Parting Off – Part 3: Feeds, Speeds and Chamfering Considerations
Parting off is one of the most common lathe applications in a shop. In this series, we will discuss various challenges, tips and tricks to make your parting off applications more productive and trouble free. This is the third of five posts relating to basic principles, best practices and troubleshooting of parting off operations.
The only chips that are good in a parting off operation are the chips that come out without plugging the groove. If the chips don’t get out of the groove, we risk insert failure and even stalling the spindles- in case the tool gets accidentally ‘friction welded’ to the workpiece. Process parameters such as feeds and speeds are always critical for the success of any machining operation. In the case of parting off operations, they are especially crucial; because they can determine chip curling and chip breakage and hence the success of the operation.
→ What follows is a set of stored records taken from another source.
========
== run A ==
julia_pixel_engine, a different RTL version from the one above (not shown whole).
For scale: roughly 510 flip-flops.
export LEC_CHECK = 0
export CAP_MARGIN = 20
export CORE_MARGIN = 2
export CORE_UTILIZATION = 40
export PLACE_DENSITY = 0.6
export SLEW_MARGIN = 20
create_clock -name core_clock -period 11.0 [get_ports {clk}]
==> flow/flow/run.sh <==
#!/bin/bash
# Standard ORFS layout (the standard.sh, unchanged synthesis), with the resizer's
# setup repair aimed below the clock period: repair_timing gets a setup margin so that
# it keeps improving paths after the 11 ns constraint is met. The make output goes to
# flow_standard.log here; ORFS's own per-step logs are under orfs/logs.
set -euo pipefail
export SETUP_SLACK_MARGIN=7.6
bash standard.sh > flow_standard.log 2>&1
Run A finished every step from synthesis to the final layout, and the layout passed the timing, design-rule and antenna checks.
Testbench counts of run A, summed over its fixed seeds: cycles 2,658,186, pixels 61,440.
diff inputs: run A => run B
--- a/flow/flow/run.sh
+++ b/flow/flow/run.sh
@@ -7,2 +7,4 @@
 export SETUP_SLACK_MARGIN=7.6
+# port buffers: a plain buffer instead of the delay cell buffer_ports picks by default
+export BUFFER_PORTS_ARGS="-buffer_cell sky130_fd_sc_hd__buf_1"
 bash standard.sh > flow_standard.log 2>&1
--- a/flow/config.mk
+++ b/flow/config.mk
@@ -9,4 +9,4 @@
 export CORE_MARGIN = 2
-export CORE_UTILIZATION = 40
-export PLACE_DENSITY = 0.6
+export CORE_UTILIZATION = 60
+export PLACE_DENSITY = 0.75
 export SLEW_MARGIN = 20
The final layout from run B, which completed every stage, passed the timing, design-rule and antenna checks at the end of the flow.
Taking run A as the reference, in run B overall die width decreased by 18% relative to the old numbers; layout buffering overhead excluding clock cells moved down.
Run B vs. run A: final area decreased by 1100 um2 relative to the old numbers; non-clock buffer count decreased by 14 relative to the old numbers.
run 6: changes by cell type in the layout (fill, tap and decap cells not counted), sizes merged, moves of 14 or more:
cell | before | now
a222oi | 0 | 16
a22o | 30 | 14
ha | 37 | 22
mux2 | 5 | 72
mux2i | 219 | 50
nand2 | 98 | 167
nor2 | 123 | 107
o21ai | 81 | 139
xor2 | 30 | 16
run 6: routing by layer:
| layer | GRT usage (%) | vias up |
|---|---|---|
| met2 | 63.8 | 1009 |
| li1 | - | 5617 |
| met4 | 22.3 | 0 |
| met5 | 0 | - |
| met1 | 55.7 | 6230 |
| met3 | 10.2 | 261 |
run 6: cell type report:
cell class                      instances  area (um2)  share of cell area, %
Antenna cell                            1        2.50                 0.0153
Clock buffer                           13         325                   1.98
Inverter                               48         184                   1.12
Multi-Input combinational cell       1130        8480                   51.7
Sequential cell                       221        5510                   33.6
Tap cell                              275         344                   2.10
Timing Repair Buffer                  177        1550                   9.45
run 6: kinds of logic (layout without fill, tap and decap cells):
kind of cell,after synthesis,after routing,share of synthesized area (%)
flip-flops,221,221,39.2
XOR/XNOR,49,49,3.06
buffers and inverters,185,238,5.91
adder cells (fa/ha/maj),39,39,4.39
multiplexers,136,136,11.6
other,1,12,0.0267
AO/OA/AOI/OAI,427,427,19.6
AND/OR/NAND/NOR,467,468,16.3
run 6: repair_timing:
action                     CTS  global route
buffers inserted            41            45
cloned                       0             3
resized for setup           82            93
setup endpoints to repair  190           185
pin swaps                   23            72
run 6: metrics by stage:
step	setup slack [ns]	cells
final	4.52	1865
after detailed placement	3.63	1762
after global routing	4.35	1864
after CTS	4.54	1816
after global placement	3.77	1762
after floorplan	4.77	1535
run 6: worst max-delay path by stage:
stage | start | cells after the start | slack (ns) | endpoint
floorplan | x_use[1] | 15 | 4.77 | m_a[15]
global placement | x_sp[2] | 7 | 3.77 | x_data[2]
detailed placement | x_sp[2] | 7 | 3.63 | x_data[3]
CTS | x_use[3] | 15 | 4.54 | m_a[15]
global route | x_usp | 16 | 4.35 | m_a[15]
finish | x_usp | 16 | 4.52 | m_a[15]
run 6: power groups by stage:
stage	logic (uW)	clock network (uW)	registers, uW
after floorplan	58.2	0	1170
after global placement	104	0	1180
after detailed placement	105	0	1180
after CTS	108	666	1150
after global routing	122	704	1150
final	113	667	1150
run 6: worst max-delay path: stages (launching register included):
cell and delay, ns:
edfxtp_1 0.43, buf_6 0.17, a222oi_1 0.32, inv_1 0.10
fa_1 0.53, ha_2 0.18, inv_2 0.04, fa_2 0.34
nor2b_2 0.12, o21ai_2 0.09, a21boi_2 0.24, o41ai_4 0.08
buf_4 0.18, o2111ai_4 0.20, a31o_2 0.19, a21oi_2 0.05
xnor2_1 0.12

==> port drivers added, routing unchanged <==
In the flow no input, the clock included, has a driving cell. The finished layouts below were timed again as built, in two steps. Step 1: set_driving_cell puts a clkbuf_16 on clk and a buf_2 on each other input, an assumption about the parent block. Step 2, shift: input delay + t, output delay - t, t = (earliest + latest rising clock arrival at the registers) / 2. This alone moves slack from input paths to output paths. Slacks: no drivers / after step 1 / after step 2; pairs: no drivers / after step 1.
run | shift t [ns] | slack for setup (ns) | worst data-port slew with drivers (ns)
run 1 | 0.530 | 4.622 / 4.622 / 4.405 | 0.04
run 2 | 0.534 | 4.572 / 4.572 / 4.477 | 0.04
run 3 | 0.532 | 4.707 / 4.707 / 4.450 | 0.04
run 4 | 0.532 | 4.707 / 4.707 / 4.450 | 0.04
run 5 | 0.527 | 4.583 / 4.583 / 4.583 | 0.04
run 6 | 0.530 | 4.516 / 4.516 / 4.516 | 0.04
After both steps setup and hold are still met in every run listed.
In this post we will look at effect of feeds and speeds on the success of a parting off operation. Towards the end of this article, we will also look at the best practices in planning chamfering strategies.
Feeds and speeds are among the largest influences in any machining operation. In grooving and especially in parting off operations, feeds and speeds are very critical for chip breakage, chip evacuation and tool life. As explained in the first post of this series, towards the center of the workpiece, at some point the spindle RPM cannot keep up with the requirement to maintain a constant cutting speed in SFM. As the insert goes closer to the center of the insert machine, RPM maxes out and cutting speed starts reducing and eventually reaches zero at the actual time of parting off. This requires the insert grades to be especially tougher for parting off operations, because towards the center of the workpiece, the carbide is basically just ‘pushing’ the material rather than shearing the material.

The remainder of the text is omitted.